`config.mk`:
```
export PLATFORM = sky130hd
export DESIGN_NAME = DATAPATH_CON_PIPELINE
export DESIGN_NICKNAME = DATAPATH_CON_PIPELINE
export VERILOG_FILES = /design/flow/design.v
export SDC_FILE = /design/flow/constraint.sdc
export NUM_CORES = 4
export LEC_CHECK = 0
export CAP_MARGIN = 40
export CORE_MARGIN = 2
export CORE_UTILIZATION = 72
export SETUP_SLACK_MARGIN = 1.16
export SLEW_MARGIN = 20
```
`constraint.sdc`:
```
create_clock -name core_clock -period 4.02 [get_ports {clk}]
set_input_delay 0.8040 -clock core_clock [delete_from_list [all_inputs] [get_ports {clk}]]
set_output_delay 0.8040 -clock core_clock [all_outputs]
set_load 0.01 [all_outputs]
```
`design.v`:
```
module Adder (input [31:0] a,input [31:0] b,
output [31:0] y);
assign y = a + b;
endmodule
module adder_pc(pc,pc_add);
input [31:0] pc;
output [31:0] pc_add;
assign pc_add = pc + 32'd4;
endmodule
module mux2_1(a,b,sel,out);
input [31:0] a,b;
input sel;
output [31:0]out;
assign out = (sel==1'b1) ? a : b;
endmodule
module mux2_1_5(a,b,sel,out);
input [4:0] a,b;
input sel;
output [4:0] out;
assign out= (sel) ? a : b;
endmodule
module mux_forwarding(input [31:0] Reg1,input [31:0] Alu_result,input [31:0] WB_result,input [1:0] signal_forwarding,output [31:0] result);
assign result = ( signal_forwarding== 2'b00 )? Reg1  : (signal_forwarding==2'b01) ? Alu_result : WB_result;
endmodule
module SignExtend(a,zero_ext,b);
input[15:0] a;
input zero_ext;
output reg [31:0] b;
always@(*)
begin
	b = {{16{a[15] & ~zero_ext}},{a}};
end
endmodule
module Shift_Left_Branch(input [31:0] imm,output reg [31:0]  branch_address);
always@(*)
begin
  branch_address = imm << 2;
end
endmodule 
module Shift_Left_Jump(imm, PC, jump);
input[25:0] imm;
input[3:0] PC;
output [31:0] jump;
assign jump = {PC, imm, 2'b00};
endmodule
module PC #(parameter WIDTH=8)(input clk,input  reset,input en,input [WIDTH-1:0] d,output reg [WIDTH-1:0] q); 
always @ (posedge clk)
if (reset==1'b1) 
q <= 0;
else if (en)
q <= d;
endmodule
module ALU(entr1,entr2,alu_ctrl,alu_result,zero);
input [31:0] entr1, entr2;
input [3:0] alu_ctrl;
output zero;
output reg [31:0] alu_result;
assign zero = (entr1 == entr2);
always@(*)
begin
  case(alu_ctrl) 
    4'b0000:
	    alu_result = entr1 + entr2;
    4'b0001: 
	    alu_result = entr1 - entr2;
    4'b0010: 
	    alu_result = entr1 & entr2;
    4'b0011: 
        alu_result = ~(entr1 | entr2);
    4'b0100:
        alu_result = entr1 | entr2;
    4'b0101:
        alu_result = {31'b0, ($signed(entr1) < $signed(entr2))};
    4'b0110:
        alu_result = {entr2[15:0], 16'b0};
    default:
        alu_result = entr1 + entr2;
  endcase
end
endmodule
module ALU_Control(aluOp,func,out);
input wire [3:0] aluOp;
input wire [5:0] func;
output reg [3:0] out;
always @(*)
begin
case (aluOp)
	4'b0000:  
	begin
	case (func)
	6'b100000: out = 4'b0000;  
	6'b100010: out = 4'b0001;  
	6'b100100: out = 4'b0010;  
	6'b100111: out = 4'b0011;  
	6'b100101: out = 4'b0100;  
	6'b101010: out = 4'b0101;  
	default:   out = 4'b0000;
	endcase  
	end
	4'b0100:  
	out = 4'b0000;  
	4'b0010:  
	out = 4'b0101;  
	4'b1100:  
	out = 4'b0010;  
	4'b1110:  
	out = 4'b0100;  
	4'b0001:  
	out = 4'b0110;  
	4'b0101:  
	out = 4'b0001;  
	default:
	out = 4'b0000;
endcase
end
endmodule
module Control(hazard_detected,Instruction,RegDst,Jump,Branch,BranchNe,MemRead,MemtoReg,ALUOp,MemWrite,ALUSrc,RegWrite,ZeroExt);
input hazard_detected;
input [5:0] Instruction;
output reg RegDst,Branch,BranchNe,Jump,MemtoReg,ALUSrc,RegWrite,ZeroExt;
output reg MemRead, MemWrite;
output reg [3:0] ALUOp;
always @(*)
begin
  RegDst = 1'b0;
  Jump = 1'b0;
  Branch = 1'b0;
  BranchNe = 1'b0;
  MemRead = 1'b0;
  MemtoReg = 1'b0;
  ALUOp = 4'b0100;
  MemWrite = 1'b0;
  ALUSrc = 1'b0;
  RegWrite = 1'b0;
  ZeroExt = 1'b0;
  if(hazard_detected)
  begin
  end
  else
  case (Instruction)
  6'b000000:  
  begin
    RegDst = 1'b1;
    ALUOp = 4'b0000;
    RegWrite = 1'b1;
  end
  6'b100011:  
  begin
    MemRead = 1'b1;
    MemtoReg = 1'b1;
    ALUSrc = 1'b1;
    RegWrite = 1'b1;
  end
  6'b101011:  
  begin
    MemWrite = 1'b1;
    ALUSrc = 1'b1;
  end
  6'b001010:  
  begin
    ALUOp = 4'b0010;
    ALUSrc = 1'b1;
    RegWrite = 1'b1;
  end
  6'b001111:  
  begin
    ALUOp = 4'b0001;
    ALUSrc = 1'b1;
    RegWrite = 1'b1;
  end
  6'b001000:  
  begin
    ALUSrc = 1'b1;
    RegWrite = 1'b1;
  end
  6'b001100:  
  begin
    ALUOp = 4'b1100;
    ALUSrc = 1'b1;
    RegWrite = 1'b1;
    ZeroExt = 1'b1;
  end
  6'b001101:  
  begin
    ALUOp = 4'b1110;
    ALUSrc = 1'b1;
    RegWrite = 1'b1;
    ZeroExt = 1'b1;
  end
  6'b000100:  
  begin
    Branch = 1'b1;
    ALUOp = 4'b0101;
  end
  6'b000101:  
  begin
    Branch = 1'b1;
    BranchNe = 1'b1;
    ALUOp = 4'b0101;
  end
  6'b000010:  
  begin
    Jump = 1'b1;
  end
  default: ;
  endcase
end
endmodule
module Register_File(clk, readreg1, readreg2, writereg, writedata, read_data1, read_data2, regwrite);
input clk;
input [4:0] readreg1, readreg2, writereg;  
input [31:0] writedata;  
input regwrite;  
output [31:0] read_data1, read_data2;
reg [31:0]reg_set[1:31];  
assign read_data1 = (readreg1 == 5'd0) ? 32'd0 :
                    (regwrite && writereg == readreg1) ? writedata : reg_set[readreg1];
assign read_data2 = (readreg2 == 5'd0) ? 32'd0 :
                    (regwrite && writereg == readreg2) ? writedata : reg_set[readreg2];
always @ (posedge clk) 
  if (regwrite && writereg != 5'd0) 
  reg_set[writereg] <= writedata;
endmodule
module hazard_detection(input use_src1,input use_src2,input [4:0] src1_ID,input [4:0] src2_ID,input [4:0] dest_d_e,
input mem_read_d_e,output hazard_detected);
wire exe_hazard;
assign exe_hazard = mem_read_d_e && (dest_d_e != 5'd0) &&
                    ((use_src1 && src1_ID == dest_d_e) || (use_src2 && src2_ID == dest_d_e));
assign hazard_detected = exe_hazard;
endmodule
module forwarding_EXE (input [4:0] src1_d_e,input [4:0] src2_d_e,input [4:0] dest_MEM,input [4:0] dest_WB,input WB_EN_MEM, WB_EN_WB,
output reg [1:0] val1_sel, val2_sel);
always @ (*) 
begin
  {val1_sel, val2_sel} = 0;
    if (WB_EN_MEM && dest_MEM != 5'd0 && src1_d_e == dest_MEM) val1_sel = 2'b01;
    else if (WB_EN_WB && dest_WB != 5'd0 && src1_d_e == dest_WB) val1_sel = 2'b10;
    if (WB_EN_MEM && dest_MEM != 5'd0 && src2_d_e == dest_MEM) val2_sel = 2'b01;
    else if (WB_EN_WB && dest_WB != 5'd0 && src2_d_e == dest_WB) val2_sel = 2'b10;
end
endmodule
module F_D (input clk,input rst,input STALL,input FLUSH,input [31:0] PCIn,input [31:0] instructionIn,output reg [31:0] PC,output reg [31:0] instruction);
always @ (posedge clk) begin
  if (rst || FLUSH)
  begin
    PC <= 0;
    instruction <= 0;
  end
  else 
  begin
    if (STALL)
    begin
    end
    else 
    begin
      instruction <= instructionIn;
      PC <= PCIn;
    end
  end
end 
endmodule
module D_EX(input clk,rst,flush,input [4:0] src_1,input [4:0] src_2,input [4:0] dest_in,input [31:0] Reg1_in,
input [31:0] Reg2_in,input [31:0] imm_in,input Branch_in,input BranchNe_in,
input MemtoReg_in,input MemRead_in,input MemWrite_in,input RegWrite_in,input ALUSrc_in,
input [3:0] alu_control_out_in,
input [31:0] branch_pc_in,output reg [4:0] src_1_out,output reg [4:0] src_2_out,output reg [4:0] dest_out,
output reg [31:0] Reg1_out,output reg [31:0] Reg2_out,
output reg [31:0] imm_out,output reg Branch_out,output reg BranchNe_out,
output reg MemtoReg_out,output reg MemRead_out,output reg MemWrite_out,output reg RegWrite_out,output reg ALUSrc_out,
output reg [3:0] alu_control_out_out,
output reg [31:0] branch_pc_out);
always @(posedge clk)
begin
    if (rst || flush) 
        begin
        src_1_out<=0;
        src_2_out<=0;        
        Reg1_out<=0;
        Reg2_out<=0;
        dest_out<=0;
        imm_out<=0;
        Branch_out<=0;
        BranchNe_out<=0;
        MemtoReg_out<=0;
        MemRead_out<=0;
        MemWrite_out<=0;
        RegWrite_out<=0;
        ALUSrc_out<=0;
        alu_control_out_out<=0;
        branch_pc_out<=0;
        end
    else
        begin
        src_1_out<=src_1;
        src_2_out<=src_2;
        Reg1_out<=Reg1_in;
        Reg2_out<=Reg2_in;
        dest_out<=dest_in;
        imm_out<=imm_in;
        Branch_out<=Branch_in;
        BranchNe_out<=BranchNe_in;
        MemtoReg_out<=MemtoReg_in;
        MemRead_out<=MemRead_in;
        MemWrite_out<=MemWrite_in;
        RegWrite_out<=RegWrite_in;
        ALUSrc_out<=ALUSrc_in;
        alu_control_out_out<=alu_control_out_in;
        branch_pc_out<=branch_pc_in;
        end
end
endmodule
module EX_MEM(input clk,input rst,input [4:0] dest,input memwrite,input memtoreg,input regwrite,
input [31:0] alu_result,input [31:0] store_data,
output reg [4:0] dest_out,output reg memwrite_out,output reg memtoreg_out,output reg regwrite_out,
output reg [31:0] alu_result_out,output reg [31:0] store_data_out);
always @(posedge clk)
begin
if (rst) begin
    dest_out<=0;
    memwrite_out<=0;
    memtoreg_out<=0;
    regwrite_out<=0;
    alu_result_out<=0;
    store_data_out<=0;
end
else
begin
    dest_out<=dest;
    memwrite_out<=memwrite;
    memtoreg_out<=memtoreg;
    regwrite_out<=regwrite;
    alu_result_out<=alu_result;
    store_data_out<=store_data;
end
end
endmodule
module MEM_WB(input clk,input rst,input [4:0] dest,input regwrite,input [31:0] result,
output reg [4:0] dest_out,output reg regwrite_out,output reg [31:0] result_out);
always @(posedge clk)
begin
if (rst) begin
    dest_out<=0;
    regwrite_out<=0;
    result_out<=0;
end
else
begin
    dest_out<=dest;
    regwrite_out<=regwrite;
    result_out<=result;
end
end
endmodule
module DATAPATH_CON_PIPELINE(clk,reset,imem_addr,imem_rdata,dmem_addr,dmem_wdata,dmem_we,dmem_rdata);
input clk; 
input reset;
output [31:0] imem_addr;
input  [31:0] imem_rdata;
output [31:0] dmem_addr;
output [31:0] dmem_wdata;
output dmem_we;
input  [31:0] dmem_rdata;
wire [31:0] address_final; 
wire [31:0] Out_PC; 
wire [31:0] next_pc;
wire [31:0] Instruction; 
wire RegDst,Jump,MemtoReg,ALUsrc,RegWrite,Branch,BranchNe,ZeroExt; 
wire MemRead, MemWrite; 
wire [3:0] ALUOP;
wire [4:0] writereg;
wire [31:0] read_data1,read_data2;
wire [31:0] sign_extended;
wire [3:0] alucontrol;
wire [31:0] mux_alu;
wire [31:0] alu_result;
wire zero; 
wire [31:0] Jump_address;
wire [31:0] shift_left_branch;
wire [31:0] branch_pc;
wire [31:0] mux_branch_out;
wire [31:0] DM_mux;
wire [4:0] src_1_d_e,src_2_d_e;
wire [4:0] dest_d_e;
wire [31:0] reg1_d_e;
wire [31:0] reg2_d_e;
wire [31:0] imm_d_e;
wire branch_d_e,branchne_d_e;
wire MemtoReg_d_e,MemRead_d_e,MemWrite_d_e,RegWrite_d_e,ALUsrc_d_e;
wire [3:0] alucontrol_d_e;
wire [31:0] branch_pc_d_e;
wire [4:0] dest_e_m;
wire MemWrite_e_m,MemtoReg_e_m,RegWrite_e_m;
wire [31:0] alu_result_e_m,store_data_e_m;
wire [4:0] dest_m_w;
wire RegWrite_m_w;
wire [31:0] result_m_w;
wire [31:0] PC_F_D,inst_F_D;
wire [1:0] val1,val2;
wire hazard_detected;
wire [31:0] val_1_mux_forw,val_2_mux_forw;
wire branch_taken;
wire use_src1,use_src2;
assign imem_addr = Out_PC;
assign Instruction = imem_rdata;
PC #(32)call_pc(.clk(clk),.reset(reset),.en(~hazard_detected | branch_taken),.d(next_pc),.q(Out_PC));
adder_pc call_adder_pc(.pc(Out_PC),.pc_add(address_final));
mux2_1 call_mux2_1_jump(.a(Jump_address),.b(address_final),.sel(Jump),.out(mux_branch_out));
mux2_1 call_mux2_1_branch(.a(branch_pc_d_e),.b(mux_branch_out),.sel(branch_taken),.out(next_pc));
F_D call_F_D(.clk(clk),.rst(reset),.STALL(hazard_detected),.FLUSH(branch_taken | Jump),.PCIn(address_final),.instructionIn(Instruction),.PC(PC_F_D),.instruction(inst_F_D));
Register_File call_RF(.clk(clk),.readreg1(inst_F_D[25:21]),.readreg2(inst_F_D[20:16]),
.writereg(dest_m_w),.writedata(result_m_w),.read_data1(read_data1),.read_data2(read_data2),.regwrite(RegWrite_m_w));
assign use_src1 = (inst_F_D[31:26] != 6'b000010) && (inst_F_D[31:26] != 6'b001111);
assign use_src2 = (inst_F_D[31:26] == 6'b000000) || (inst_F_D[31:26] == 6'b101011) ||
                  (inst_F_D[31:26] == 6'b000100) || (inst_F_D[31:26] == 6'b000101);
hazard_detection call_hazard(.use_src1(use_src1),.use_src2(use_src2),.src1_ID(inst_F_D[25:21]),.src2_ID(inst_F_D[20:16]),.dest_d_e(dest_d_e),
.mem_read_d_e(MemRead_d_e),.hazard_detected(hazard_detected));
Control call_Control(.hazard_detected(hazard_detected),.Instruction(inst_F_D[31:26]),.RegDst(RegDst),.Jump(Jump),.Branch(Branch),.BranchNe(BranchNe),.MemRead(MemRead),
.MemtoReg(MemtoReg),.ALUOp(ALUOP),.MemWrite(MemWrite),.ALUSrc(ALUsrc),.RegWrite(RegWrite),.ZeroExt(ZeroExt));
mux2_1_5 call_mux2_1_5bits(.a(inst_F_D[15:11]),.b(inst_F_D[20:16]),.sel(RegDst),.out(writereg));
SignExtend call_Signextend(.a(inst_F_D[15:0]),.zero_ext(ZeroExt),.b(sign_extended));
ALU_Control call_alu_control(.aluOp(ALUOP),.func(inst_F_D[5:0]),.out(alucontrol));
Shift_Left_Jump call_shift_jump(.imm(inst_F_D[25:0]),.PC(PC_F_D[31:28]),.jump(Jump_address));
Shift_Left_Branch call_shift_branch(.imm(sign_extended),.branch_address(shift_left_branch));
Adder call_adder(.a(PC_F_D),.b(shift_left_branch),.y(branch_pc));
D_EX ID_IE(.clk(clk),.rst(reset),.flush(branch_taken),.src_1(inst_F_D[25:21]),.src_2(inst_F_D[20:16]),.dest_in(writereg),
.Reg1_in(read_data1),.Reg2_in(read_data2),.imm_in(sign_extended),.Branch_in(Branch),.BranchNe_in(BranchNe),
.MemtoReg_in(MemtoReg),.MemRead_in(MemRead),.MemWrite_in(MemWrite),.RegWrite_in(RegWrite),.ALUSrc_in(ALUsrc),
.alu_control_out_in(alucontrol),.branch_pc_in(branch_pc),
.src_1_out(src_1_d_e),.src_2_out(src_2_d_e),.dest_out(dest_d_e),
.Reg1_out(reg1_d_e),.Reg2_out(reg2_d_e),.imm_out(imm_d_e),.Branch_out(branch_d_e),.BranchNe_out(branchne_d_e),
.MemtoReg_out(MemtoReg_d_e),.MemRead_out(MemRead_d_e),.MemWrite_out(MemWrite_d_e),.RegWrite_out(RegWrite_d_e),.ALUSrc_out(ALUsrc_d_e),
.alu_control_out_out(alucontrol_d_e),.branch_pc_out(branch_pc_d_e));
forwarding_EXE call_forwarding(.src1_d_e(src_1_d_e),.src2_d_e(src_2_d_e),
.dest_MEM(dest_e_m),.dest_WB(dest_m_w),.WB_EN_MEM(RegWrite_e_m),.WB_EN_WB(RegWrite_m_w),.val1_sel(val1),.val2_sel(val2));
mux_forwarding call_3_forwarding_1(.Reg1(reg1_d_e),.Alu_result(alu_result_e_m),.WB_result(result_m_w),.signal_forwarding(val1),.result(val_1_mux_forw));
mux_forwarding call_3_forwarding_2(.Reg1(reg2_d_e),.Alu_result(alu_result_e_m),.WB_result(result_m_w),.signal_forwarding(val2),.result(val_2_mux_forw));
mux2_1 mux_antes_del_alu(.a(imm_d_e),.b(val_2_mux_forw),.sel(ALUsrc_d_e),.out(mux_alu));
ALU call_ALU(.entr1(val_1_mux_forw),.entr2(mux_alu),.alu_ctrl(alucontrol_d_e),.alu_result(alu_result),.zero(zero));
assign branch_taken = branch_d_e & (zero ^ branchne_d_e);
EX_MEM call_ex_mem(.clk(clk),.rst(reset),.dest(dest_d_e),.memwrite(MemWrite_d_e),.memtoreg(MemtoReg_d_e),.regwrite(RegWrite_d_e),
.alu_result(alu_result),.store_data(val_2_mux_forw),
.dest_out(dest_e_m),.memwrite_out(MemWrite_e_m),.memtoreg_out(MemtoReg_e_m),.regwrite_out(RegWrite_e_m),
.alu_result_out(alu_result_e_m),.store_data_out(store_data_e_m));
assign dmem_addr  = alu_result_e_m;
assign dmem_wdata = store_data_e_m;
assign dmem_we    = MemWrite_e_m;
mux2_1 call_mux_data_memory(.a(dmem_rdata),.b(alu_result_e_m),.sel(MemtoReg_e_m),.out(DM_mux));
MEM_WB call_mem_wb(.clk(clk),.rst(reset),.dest(dest_e_m),.regwrite(RegWrite_e_m),.result(DM_mux),
.dest_out(dest_m_w),.regwrite_out(RegWrite_m_w),.result_out(result_m_w));
endmodule
```
`run.sh`:
```
#!/bin/bash
# the make line also repeats each setting of config.mk as NAME=value (left out here)
make -C /OpenROAD-flow-scripts/flow DESIGN_CONFIG=/design/flow/config.mk WORK_HOME=/design/flow/orfs CLKGATE_MAP_FILE= finish
```
==> results.toml, run 1 <==
# generated from flow reports
[run_status]
outcome = "stopped before the end"
outcome.stop_stage = "global routing"
stop_error = "[ERROR GRT-0232] Routing congestion too high. Check the congestion heatmap in the GUI."

[cts]
htree_num_levels = 4
cts_hold_repair.buffers = 0
cts_made_buffers = 136
tritoncts_num_sinks = 1338
clockBufferDepth = 3
cts_root_buf = "sky130_fd_sc_hd__clkbuf_16"

[logic_synthesis]
synthDistinctLibCells = 73
ys_sh_simple_pct = 6.48
ys.flops = 1338
post_synth_ao_oa_area_fraction_pct = 7.36
yosysTopAreaCell = "sky130_fd_sc_hd__edfxtp_1"
synth.cells.most_frequent = "sky130_fd_sc_hd__edfxtp_1 (992), sky130_fd_sc_hd__mux4_2 (576), sky130_fd_sc_hd__nor2_1 (448)"
syn_inst = 4620
ys_area_mm2 = 0.0660
post_synth_fa_ha_maj_area_fraction_pct = 2.49
top_logic_kind = "multiplexers"
top_cell_area_share_pct = 45.1
synth_dominant_cell_count = "sky130_fd_sc_hd__edfxtp_1"
avgSynthCellArea_um2 = 14.3
synth.area.mux_share_pct = 23.6
yosys-stat-cells = 4620
edff_count_synth = 992
yosys_warnings = 12
ys_async_sr_fraction_pct = 0
synth.cell_area_mm2 = 0.0660
ys.flop_type = "sky130_fd_sc_hd__edfxtp_1"
top_cells_by_area = "sky130_fd_sc_hd__edfxtp_1 (45%), sky130_fd_sc_hd__mux4_2 (20%), sky130_fd_sc_hd__dfxtp_1 (10%)"
synthesis.nets = 4815
xor_share_pct = 1.69
synth_seq_share_pct = 55.6

[die]
core_region_area_mm2 = 0.0912
core_utilization_before_placement_pct = 72.3
die_y_um = 307
pin_count = 163
placementRows = 111
chipWidth_um = 307
fp.dieArea_mm2 = 0.0941

[global_routing]
overall_routing_resource_usage_pct = 90.9
overflow = 731

[place]
port-buffer-count = 162
hpwl_um = 152000
gp_congestion = 0.999
place.detailed.instances = 6207
placed_area_mm2 = 0.0732
dp_slack_ps = -1140
==> repair_timing <==
action	CTS
setup buffers	24
pin swaps	16
resized	248
endpoints found under the setup margin	472
cloned	21
==> metal layers <==
layer | GRT overflow | global-route usage, %
met1 | 119 | 91.2
met2 | 270 | 97.7
met3 | 81 | 84.9
met4 | 238 | 89.9
met5 | 23 | 70.1
==> stage by stage <==
step	TNS [ps]	hold WS, ps
4_1_cts	-211470	451
3_5_place_dp	-185460	449
2_1_floorplan	-67910	414
3_3_place_gp	-152700	433
==> run 2: changes to the inputs <==
- CAP_MARGIN: 40 -> 20
- CORE_UTILIZATION: 72 -> 66
- CTS_CLUSTER_SIZE: not set -> 40
- SETUP_SLACK_MARGIN: 1.16 -> not set
- clock period: 4.02 -> 4.21 ns (I/O delays scaled with it)
==> results.toml, run 2 <==
# yosys + openroad results
[critical_path]
critical_path_required_ps = 4840
startpoint_type = "flip-flop"
worst-r2r-cell-count = 20
timing.critical_path.cells = "xnor2_2, nand4_1, a311oi_4, buf_6, buf_12, buf_4, mux2i_2, nand2_1, o21ai_1, o21ai_1, ha_1, or3_4, or2_4, or3_4, o31a_1, o21ai_4, and2_4, buf_12, o21ai_4, a211oi_1"
cp-end-kind = "flip-flop"
depth_of_the_critical_timing_path_with_buffers_and_inverters_included = 20
timing.critical_path.fanout_max = 10
r2r_start = "call_mem_wb.dest_out[4]"
critical_path.slowest_cell = "sky130_fd_sc_hd__or3_4"
r2r-end = "ID_IE.Reg1_out[18]"
cp_num_buf_inv = 4
rrSetupSlack_ps = -510
cp-startpoint = "call_mem_wb.dest_out[4]"
cp_delay_by_family_top = "AND-OR/OR-AND gates"
worst_path_largest_cell_delay_ps = 400
cp-endpoint = "ID_IE.Reg1_out[18]"
crit_arrival_ps = 5350
setup.worst_path.class = "reg2reg"

[logic_synthesis]
syn_inst = 4620
top_cell_area_share_pct = 45.1
synth.area.mux_share_pct = 23.6
ys_async_sr_fraction_pct = 0
ys.flop_type = "sky130_fd_sc_hd__edfxtp_1"
xor_share_pct = 1.69
synthDistinctLibCells = 73
yosys_warnings = 12
synth_dominant_cell_count = "sky130_fd_sc_hd__edfxtp_1"
synth_seq_share_pct = 55.6
post_synth_fa_ha_maj_area_fraction_pct = 2.49
top_logic_kind = "multiplexers"
synth.cell_area_mm2 = 0.0660
synth.cells.most_frequent = "sky130_fd_sc_hd__edfxtp_1 (992), sky130_fd_sc_hd__mux4_2 (576), sky130_fd_sc_hd__nor2_1 (448)"
top_cells_by_area = "sky130_fd_sc_hd__edfxtp_1 (45%), sky130_fd_sc_hd__mux4_2 (20%), sky130_fd_sc_hd__dfxtp_1 (10%)"
ys.flops = 1338
edff_count_synth = 992
ys_area_mm2 = 0.0660
yosys-stat-cells = 4620
synthesis.nets = 4815
avgSynthCellArea_um2 = 14.3
post_synth_ao_oa_area_fraction_pct = 7.36
yosysTopAreaCell = "sky130_fd_sc_hd__edfxtp_1"
ys_sh_simple_pct = 6.48

[die]
core_utilization_before_placement_pct = 66.3
fp.dieArea_mm2 = 0.103
core_region_area_mm2 = 0.0996
die_y_um = 320
chipWidth_um = 320
placementRows = 116
pin_count = 163

[global_routing]
grt_start_max_net_pins = 139
met3_usage_pct = 14.2
grt.met2_usage_pct = 68.9
grt.busiest_layer = "met2"
overall_routing_resource_usage_pct = 45.8
grt_antenna_before_repair = 8
grt_pass1_wl_um = 337000
grt.met1_usage_pct = 59.2
vias_in_the_first_global_route = 48300
overflow = 0

[place]
hpwl_um = 129000
gp_congestion = 0.992
placed_area_mm2 = 0.0730
port-buffer-count = 162

[route]
routed_wire_length_per_instance_um = 35.6
drcViolationCount = 0
drt_first_iter_violations = 7778
drt-vias-per-instance = 7.39
drtPass1Iterations = 6
dr_total_vias = 48700
postRouteWirelength_um = 234000
route.antenna.remaining_nets = 0

[hold_path]
hold-path-cell-count = 2
hold_end = "call_F_D.PC[1]"
hold_start = "call_F_D.PC[1]"
worstHoldPathType = "reg2reg"

[cts]
cts_tree = "built"
cts_root_buf = "sky130_fd_sc_hd__clkbuf_16"
clockBufferDepth = 3
clk_transition_reported_paths_ps = 60
tritoncts_num_sinks = 1338
worst_skew_pair.late_latency_ps = 770
htree_num_levels = 4
cts_made_buffers = 139

[finish]
final_net_count = 5361
stdcell_area_mm2 = 0.0788
fillers = 5205
area_growth_syn_to_layout_pct = 19.4

[sta]
slew_headroom_pct = 19.9
max_slew_vio_count = 0
period_used_pct = 112
finalCriticalPeriod_ps = 4720
clock.fmax_mhz = 212
final_critical_path_setup_slack_ps = -508
finalHoldViolations = 0
report.final.setup_viol = 258
grt_setup_unrepaired = "yes"
timing.clock.skew_ps = 32.3
worst-slew-pin-transition_ps = 1200

[power_and_ir_drop]
static_leakage_nw = 27.5
pwr.group.sequential_w = 0.0148
proportion_of_total_power_due_to_net_switching_pct = 27.1
pwr_density_cell_mw_per_mm2 = 416
clock_net_power_w = 0.0126
clkPwrFrac_pct = 38.3
seqPwrFrac_pct = 45.2
pwr-share-comb_pct = 16.5
cell_internal_pwr_w = 0.0239
dominant_power_group = "registers"
ir_drop_v = 0.000466
totalPowerFinal_w = 0.0328
powerComb_w = 0.00542
switchingPower_w = 0.00887

[run]
log.warning_count = 103
cap_viol_max_count = 0

[run_status]
violations = "negative setup slack"
outcome = "failed layout checks"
# # #
## What the task requires
In the entries above, find lines with "PCIn" and copy each.

## Response to this task
module F_D (input clk,input rst,input STALL,input FLUSH,input [31:0] PCIn,input [31:0] instructionIn,output reg [31:0] PC,output reg [31:0] instruction);
      PC <= PCIn;
F_D call_F_D(.clk(clk),.rst(reset),.STALL(hazard_detected),.FLUSH(branch_taken | Jump),.PCIn(address_final),.instructionIn(Instruction),.PC(PC_F_D),.instruction(inst_F_D));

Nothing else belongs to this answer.